Even though they’ve been boiled already, once out of the shell, snails still need to be cooked. There are lots variations on what exactly escargot can be poached in, but the goal is essentially to cheat a court bouillon. It is a matter of preference, but I go for a red wine base.

2 cups water
2 cups red wine (Beaujolais)
white parts of one leek, stalk of celery, carrot
1 bay leaf
1 Tbsp peppercorns
2 sprigs of fresh thyme
1 Tbsp salt
7-10 cloves garlic

You’ll thank yourself later for taking the shortcut of not chopping. Instead of going with a full-blown mirepoix of finely chopped vegetables softened in butter, soften chunky carrot and celery sticks and the leek in a little pat of butter, adding the garlic toward the end. Add everything else and bring it to a boil, then turn the heat down to low.

Once the snail meat has been added to the poaching liquid, it needs to simmer for 60-90 minutes, depending on the size of the snails. On my ranch, the biggest ones get a little smaller than golfballs, which puts their meat at “medium” by French standards of sizing. So I poach them for 75 minutes.

After 75 minutes of simmering...

Use a slotted spoon to remove the snails to a bowl. Discard the rest of the poaching liquid and vegetables. Rinse the poached snails in cold water to chill them enough for handling.

Snails can be frozen at this point.

And now to cram them into shells with butter and garlic!

3 thoughts on “Gardener’s Revenge (2 of 3) Preparing Homegrown Escargot

    1. They smell like like garlic and red wine. Not much subtlety, actually. They take on a much darker colour too, thanks to the wine.

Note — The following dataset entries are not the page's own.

**src/include/core_defines.svh**
```systemverilog
// Core sizing for a 32-bit RV32I datapath only; the ISA types in rv_isa_pkg assume these values
`ifndef CORE_DEFINES_SVH
`define CORE_DEFINES_SVH

////////////////////////////////////////
// Datapath sizing
////////////////////////////////////////

// Data and address width
`define CORE_XLEN 32

// Register index width
`define CORE_REG_AW 5

// Architectural register count, x0 included
`define CORE_NUM_REGS 32

////////////////////////////////////////
// Boot
////////////////////////////////////////

// First address fetched after reset
`define CORE_RESET_PC 32'h0000_0000

`endif

```
**src/design/rv_isa_pkg.sv**
```systemverilog
// RV32I base encodings only; compressed, CSR and system opcodes are not represented
package rv_isa_pkg;

    // One data word
    typedef logic [31:0] word_t;

    // Register index
    typedef logic [4:0] reg_idx_t;

    // Major opcode field
    typedef logic [6:0] opcode_t;

    // Major opcodes handled by decode
    localparam opcode_t OPC_LUI    = 7'b0110111;
    localparam opcode_t OPC_JAL    = 7'b1101111;
    localparam opcode_t OPC_JALR   = 7'b1100111;
    localparam opcode_t OPC_BRANCH = 7'b1100011;
    localparam opcode_t OPC_LOAD   = 7'b0000011;
    localparam opcode_t OPC_STORE  = 7'b0100011;
    localparam opcode_t OPC_OPIMM  = 7'b0010011;
    localparam opcode_t OPC_OP     = 7'b0110011;

    // Execute operations
    // OP_NOP is zero so a cleared decode register is harmless
    typedef enum logic [4:0] {
        OP_NOP,
        OP_ADD,
        OP_SUB,
        OP_AND,
        OP_OR,
        OP_XOR,
        OP_SLL,
        OP_SRL,
        OP_SRA,
        OP_SLT,
        OP_SLTU,
        OP_LUI,
        OP_LW,
        OP_SW,
        OP_BEQ,
        OP_BNE,
        OP_BLT,
        OP_BGE,
        OP_JAL,
        OP_JALR
    } exec_op_e;

endpackage

```
**src/design/core_pipe_pkg.sv**
```systemverilog
// Stage-to-stage bundles of the three-stage core; word accesses only on the memory side
package core_pipe_pkg;

    import rv_isa_pkg::*;

    // Decode to execute register
    typedef struct packed {
        logic     valid;
        exec_op_e op;
        reg_idx_t rd;
        // rs1 or pc
        word_t    first_operand;
        // rs2 or immediate
        word_t    second_operand;
        // Store data for SW, target for branches and JAL
        word_t    third_operand;
        word_t    pc;
    } dec_exec_t;

    // Register bank write port
    typedef struct packed {
        logic     we;
        reg_idx_t rd;
        word_t    data;
    } wb_t;

    // Fetch redirection from execute
    typedef struct packed {
        logic  taken;
        word_t target;
    } redirect_t;

    // Data memory request
    typedef struct packed {
        logic  read;
        logic  write;
        word_t addr;
        word_t wdata;
    } mem_req_t;

endpackage

```
**src/design/fetch.sv**
```systemverilog
// Instruction memory must return the word for an address one cycle later and hold it during stall
`timescale 1ns/1ns
`include "core_defines.svh"

module fetch
    import rv_isa_pkg::*;
    import core_pipe_pkg::*;
(
    input  logic      clk,
    input  logic      arst_n_i,
    input  logic      stall_i,
    input  redirect_t redirect_i,
    output word_t     instruction_address_o,
    output word_t     pc_o
);

    // Address presented this cycle
    word_t pc_q;

    // Address presented last cycle
    // Its instruction is on the bus now
    word_t issued_q;

    word_t pc_next;

    ////////////////////////////////////////
    // Next address
    ////////////////////////////////////////

    // Redirect wins over sequential fetch
    always_comb begin
        if (redirect_i.taken) begin
            pc_next = redirect_i.target;
        end
        else begin
            pc_next = pc_q + word_t'(4);
        end
    end

    // Both registers freeze under stall
    always_ff @(posedge clk or negedge arst_n_i) begin
        if (!arst_n_i) begin
            pc_q     <= `CORE_RESET_PC;
            issued_q <= `CORE_RESET_PC;
        end
        else if (!stall_i) begin
            pc_q     <= pc_next;
            issued_q <= pc_q;
        end
    end

    assign instruction_address_o = pc_q;
    assign pc_o                  = issued_q;

endmodule

```
**src/design/decode.sv**
```systemverilog
// Illegal or unsupported encodings decode to OP_NOP; one stale fetch is squashed after a redirect
`timescale 1ns/1ns
`include "core_defines.svh"

module decode
    import rv_isa_pkg::*;
    import core_pipe_pkg::*;
(
    input  logic      clk,
    input  logic      arst_n_i,
    input  logic      stall_i,
    input  word_t     instruction_i,
    input  word_t     pc_i,
    input  redirect_t redirect_i,
    output reg_idx_t  rs1_o,
    output reg_idx_t  rs2_o,
    input  word_t     rs1_data_i,
    input  word_t     rs2_data_i,
    output dec_exec_t exec_o
);

    // Instruction fields
    opcode_t    opcode;
    logic [2:0] funct3;
    logic [6:0] funct7;

    // Immediates per format
    word_t imm_i;
    word_t imm_s;
    word_t imm_b;
    word_t imm_u;
    word_t imm_j;

    // Decoded controls
    exec_op_e op;
    word_t    imm;
    logic     use_imm;
    logic     first_is_pc;

    dec_exec_t exec_d;
    dec_exec_t exec_q;

    // Instruction on the bus came from a stale address
    logic squash_q;

    // Register-register and register-immediate ALU ops share funct3
    function automatic exec_op_e alu_op(logic [2:0] f3, logic alt);
        case (f3)
            3'b000:  alu_op = alt ? OP_SUB : OP_ADD;
            3'b001:  alu_op = OP_SLL;
            3'b010:  alu_op = OP_SLT;
            3'b011:  alu_op = OP_SLTU;
            3'b100:  alu_op = OP_XOR;
            3'b101:  alu_op = alt ? OP_SRA : OP_SRL;
            3'b110:  alu_op = OP_OR;
            default: alu_op = OP_AND;
        endcase
    endfunction

    assign opcode = instruction_i[6:0];
    assign funct3 = instruction_i[14:12];
    assign funct7 = instruction_i[31:25];

    // Register reads go straight to the bank
    assign rs1_o = instruction_i[15 +: `CORE_REG_AW];
    assign rs2_o = instruction_i[20 +: `CORE_REG_AW];

    ////////////////////////////////////////
    // Immediates
    ////////////////////////////////////////

    assign imm_i = {{20{instruction_i[31]}}, instruction_i[31:20]};
    assign imm_s = {{20{instruction_i[31]}}, instruction_i[31:25], instruction_i[11:7]};
    assign imm_b = {{19{instruction_i[31]}}, instruction_i[31], instruction_i[7],
                    instruction_i[30:25], instruction_i[11:8], 1'b0};
    assign imm_u = {instruction_i[31:12], 12'b0};
    assign imm_j = {{11{instruction_i[31]}}, instruction_i[31], instruction_i[19:12],
                    instruction_i[20], instruction_i[30:21], 1'b0};

    ////////////////////////////////////////
    // Operation decode
    ////////////////////////////////////////

    always_comb begin
        // I-type with rs1 is the common case
        op          = OP_NOP;
        imm         = imm_i;
        use_imm     = 1'b1;
        first_is_pc = 1'b0;
        case (opcode)
            OPC_LUI: begin
                op  = OP_LUI;
                imm = imm_u;
            end
            OPC_JAL: begin
                op          = OP_JAL;
                imm         = imm_j;
                first_is_pc = 1'b1;
            end
            OPC_JALR: begin
                if (funct3 == 3'b000) begin
                    op = OP_JALR;
                end
            end
            OPC_BRANCH: begin
                // Compare rs1 with rs2
                imm     = imm_b;
                use_imm = 1'b0;
                case (funct3)
                    3'b000:  op = OP_BEQ;
                    3'b001:  op = OP_BNE;
                    3'b100:  op = OP_BLT;
                    3'b101:  op = OP_BGE;
                    default: op = OP_NOP;
                endcase
            end
            OPC_LOAD: begin
                // Word loads only
                if (funct3 == 3'b010) begin
                    op = OP_LW;
                end
            end
            OPC_STORE: begin
                imm = imm_s;
                if (funct3 == 3'b010) begin
                    op = OP_SW;
                end
            end
            OPC_OPIMM: begin
                // Only SRAI reads the funct7 bit
                op = alu_op(funct3, funct3 == 3'b101 && funct7[5]);
            end
            OPC_OP: begin
                use_imm = 1'b0;
                if (funct7 == 7'b0000000) begin
                    op = alu_op(funct3, 1'b0);
                end
                else if (funct7 == 7'b0100000 && (funct3 == 3'b000 || funct3 == 3'b101)) begin
                    op = alu_op(funct3, 1'b1);
                end
            end
            default: begin
                op = OP_NOP;
            end
        endcase
    end

    ////////////////////////////////////////
    // Operands and pipeline register
    ////////////////////////////////////////

    always_comb begin
        // Killed by a redirect now or by the one taken last cycle
        exec_d.valid          = !redirect_i.taken && !squash_q;
        exec_d.op             = op;
        exec_d.rd             = instruction_i[7 +: `CORE_REG_AW];
        exec_d.first_operand  = first_is_pc ? pc_i : rs1_data_i;
        exec_d.second_operand = use_imm ? imm : rs2_data_i;
        // Store data or branch target
        exec_d.third_operand  = (op == OP_SW) ? rs2_data_i : pc_i + imm;
        exec_d.pc             = pc_i;
    end

    // Squash flag starts set, the bus carries nothing useful right after reset
    always_ff @(posedge clk or negedge arst_n_i) begin
        if (!arst_n_i) begin
            exec_q   <= '0;
            squash_q <= 1'b1;
        end
        else if (!stall_i) begin
            exec_q   <= exec_d;
            squash_q <= redirect_i.taken;
        end
    end

    assign exec_o = exec_q;

endmodule

```
**src/design/regbank.sv**
```systemverilog
// Flop register bank with x0 tied to zero; writes land at the edge and are forwarded in the same cycle
`timescale 1ns/1ns
`include "core_defines.svh"

module regbank
    import rv_isa_pkg::*;
    import core_pipe_pkg::*;
(
    input  logic     clk,
    input  logic     arst_n_i,
    input  logic     stall_i,
    input  reg_idx_t rs1_i,
    input  reg_idx_t rs2_i,
    input  wb_t      wb_i,
    output word_t    rs1_data_o,
    output word_t    rs2_data_o
);

    // x1 to x31 only since x0 has no storage
    word_t regs [1:`CORE_NUM_REGS-1];

    // Write to x0 never counts
    logic write_en;

    // One read port with bypass
    function automatic word_t read_port(reg_idx_t idx);
        if (idx == '0) begin
            read_port = '0;
        end
        else if (write_en && wb_i.rd == idx) begin
            read_port = wb_i.data;
        end
        else begin
            read_port = regs[idx];
        end
    endfunction

    assign write_en = wb_i.we && wb_i.rd != '0;

    // Writes wait out a stall
    always_ff @(posedge clk or negedge arst_n_i) begin
        if (!arst_n_i) begin
            for (int i = 1; i < `CORE_NUM_REGS; i++) begin
                regs[i] <= '0;
            end
        end
        else if (write_en && !stall_i) begin
            regs[wb_i.rd] <= wb_i.data;
        end
    end

    // Reads follow the bank contents and the write port
    always_comb begin
        rs1_data_o = read_port(rs1_i);
        rs2_data_o = read_port(rs2_i);
    end

endmodule

```
**src/design/execute.sv**
```systemverilog
// Single-cycle execute and retire; data memory must answer loads combinationally
`timescale 1ns/1ns
`include "core_defines.svh"

module execute
    import rv_isa_pkg::*;
    import core_pipe_pkg::*;
(
    input  dec_exec_t exec_i,
    input  word_t     mem_data_i,
    output wb_t       wb_o,
    output redirect_t redirect_o,
    output mem_req_t  mem_req_o
);

    word_t op_a;
    word_t op_b;

    // Adder shared by ADD, address and JALR target
    word_t sum;
    word_t alu_result;
    word_t link;

    logic [$clog2(`CORE_XLEN)-1:0] shamt;

    logic branch_taken;
    logic writes_rd;

    assign op_a  = exec_i.first_operand;
    assign op_b  = exec_i.second_operand;
    assign sum   = op_a + op_b;
    assign shamt = op_b[$clog2(`CORE_XLEN)-1:0];
    assign link  = exec_i.pc + word_t'(4);

    ////////////////////////////////////////
    // ALU
    ////////////////////////////////////////

    always_comb begin
        case (exec_i.op)
            OP_SUB:  alu_result = op_a - op_b;
            OP_AND:  alu_result = op_a & op_b;
            OP_OR:   alu_result = op_a | op_b;
            OP_XOR:  alu_result = op_a ^ op_b;
            OP_SLL:  alu_result = op_a << shamt;
            OP_SRL:  alu_result = op_a >> shamt;
            OP_SRA:  alu_result = word_t'($signed(op_a) >>> shamt);
            OP_SLT:  alu_result = word_t'($signed(op_a) < $signed(op_b));
            OP_SLTU: alu_result = word_t'(op_a < op_b);
            // Immediate already shifted in decode
            OP_LUI:  alu_result = op_b;
            default: alu_result = sum;
        endcase
    end

    ////////////////////////////////////////
    // Branch resolution
    ////////////////////////////////////////

    always_comb begin
        case (exec_i.op)
            OP_BEQ:  branch_taken = op_a == op_b;
            OP_BNE:  branch_taken = op_a != op_b;
            OP_BLT:  branch_taken = $signed(op_a) < $signed(op_b);
            OP_BGE:  branch_taken = $signed(op_a) >= $signed(op_b);
            OP_JAL:  branch_taken = 1'b1;
            OP_JALR: branch_taken = 1'b1;
            default: branch_taken = 1'b0;
        endcase
    end

    // JALR drops bit 0 of its target
    assign redirect_o.taken  = exec_i.valid && branch_taken;
    assign redirect_o.target = (exec_i.op == OP_JALR) ? {sum[31:1], 1'b0}
                                                      : exec_i.third_operand;

    ////////////////////////////////////////
    // Write-back and memory
    ////////////////////////////////////////

    // No register write for nop, stores and branches
    always_comb begin
        case (exec_i.op)
            OP_NOP, OP_SW, OP_BEQ, OP_BNE, OP_BLT, OP_BGE: writes_rd = 1'b0;
            default: writes_rd = 1'b1;
        endcase
    end

    always_comb begin
        wb_o.we = exec_i.valid && writes_rd;
        wb_o.rd = exec_i.rd;
        case (exec_i.op)
            OP_LW:          wb_o.data = mem_data_i;
            OP_JAL, OP_JALR: wb_o.data = link;
            default:        wb_o.data = alu_result;
        endcase
    end

    // Request held as long as the decode register holds
    assign mem_req_o.read  = exec_i.valid && exec_i.op == OP_LW;
    assign mem_req_o.write = exec_i.valid && exec_i.op == OP_SW;
    assign mem_req_o.addr  = sum;
    assign mem_req_o.wdata = exec_i.third_operand;

endmodule

```
**src/design/rs5_core.sv**
```systemverilog
// Three-stage RV32I core without CSRs or traps; word memory accesses only, stall_i freezes everything
`timescale 1ns/1ns
`include "core_defines.svh"

module rs5_core
    import rv_isa_pkg::*;
    import core_pipe_pkg::*;
(
    input  logic       clk,
    input  logic       arst_n_i,
    input  logic       stall_i,
    input  word_t      instruction_i,
    input  word_t      mem_data_i,
    output word_t      instruction_address_o,
    output logic       mem_operation_enable_o,
    output logic [3:0] mem_write_enable_o,
    output word_t      mem_address_o,
    output word_t      mem_data_o
);

    ////////////////////////////////////////
    // Stage wiring
    ////////////////////////////////////////

    // Address of the instruction arriving at decode
    word_t     pc_decode;
    reg_idx_t  rs1;
    reg_idx_t  rs2;
    word_t     rs1_data;
    word_t     rs2_data;
    dec_exec_t exec;
    wb_t       wb;
    redirect_t redirect;
    mem_req_t  mem_req;

    ////////////////////////////////////////
    // Fetch
    ////////////////////////////////////////

    fetch fetch1 (
        .clk                   (clk),
        .arst_n_i              (arst_n_i),
        .stall_i               (stall_i),
        .redirect_i            (redirect),
        .instruction_address_o (instruction_address_o),
        .pc_o                  (pc_decode)
    );

    ////////////////////////////////////////
    // Decode and register bank
    ////////////////////////////////////////

    decode decoder1 (
        .clk           (clk),
        .arst_n_i      (arst_n_i),
        .stall_i       (stall_i),
        .instruction_i (instruction_i),
        .pc_i          (pc_decode),
        .redirect_i    (redirect),
        .rs1_o         (rs1),
        .rs2_o         (rs2),
        .rs1_data_i    (rs1_data),
        .rs2_data_i    (rs2_data),
        .exec_o        (exec)
    );

    regbank regbankff (
        .clk        (clk),
        .arst_n_i   (arst_n_i),
        .stall_i    (stall_i),
        .rs1_i      (rs1),
        .rs2_i      (rs2),
        .wb_i       (wb),
        .rs1_data_o (rs1_data),
        .rs2_data_o (rs2_data)
    );

    ////////////////////////////////////////
    // Execute and retire
    ////////////////////////////////////////

    execute execute1 (
        .exec_i     (exec),
        .mem_data_i (mem_data_i),
        .wb_o       (wb),
        .redirect_o (redirect),
        .mem_req_o  (mem_req)
    );

    // Word stores enable all four bytes
    assign mem_operation_enable_o = mem_req.read || mem_req.write;
    assign mem_write_enable_o     = {4{mem_req.write}};
    assign mem_address_o          = mem_req.addr;
    assign mem_data_o             = mem_req.wdata;

endmodule

```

  1. Hi. I tried this last year and I’m doing it again today. The snails are poaching right now. My question is: some websites describe cutting off the “tortillon” — the curly screw like tip of their “tails” and just leaving the body/foot. Others describe cutting off the foot. You can’t do both with these snails because they’re too small. You would have nothing left. I notice that you do neither. You leave the whole snail intact. I’m using some store-bought shells to pack them in, and they came with a can of snails. I’m not using the canned ones, but I opened it to see what they look like. The tortillon is removed. Interesting. I’m leaving mine whole like yours. Just wondering if you could comment on this whole discussion of what parts, if any, to cut off. Thanks!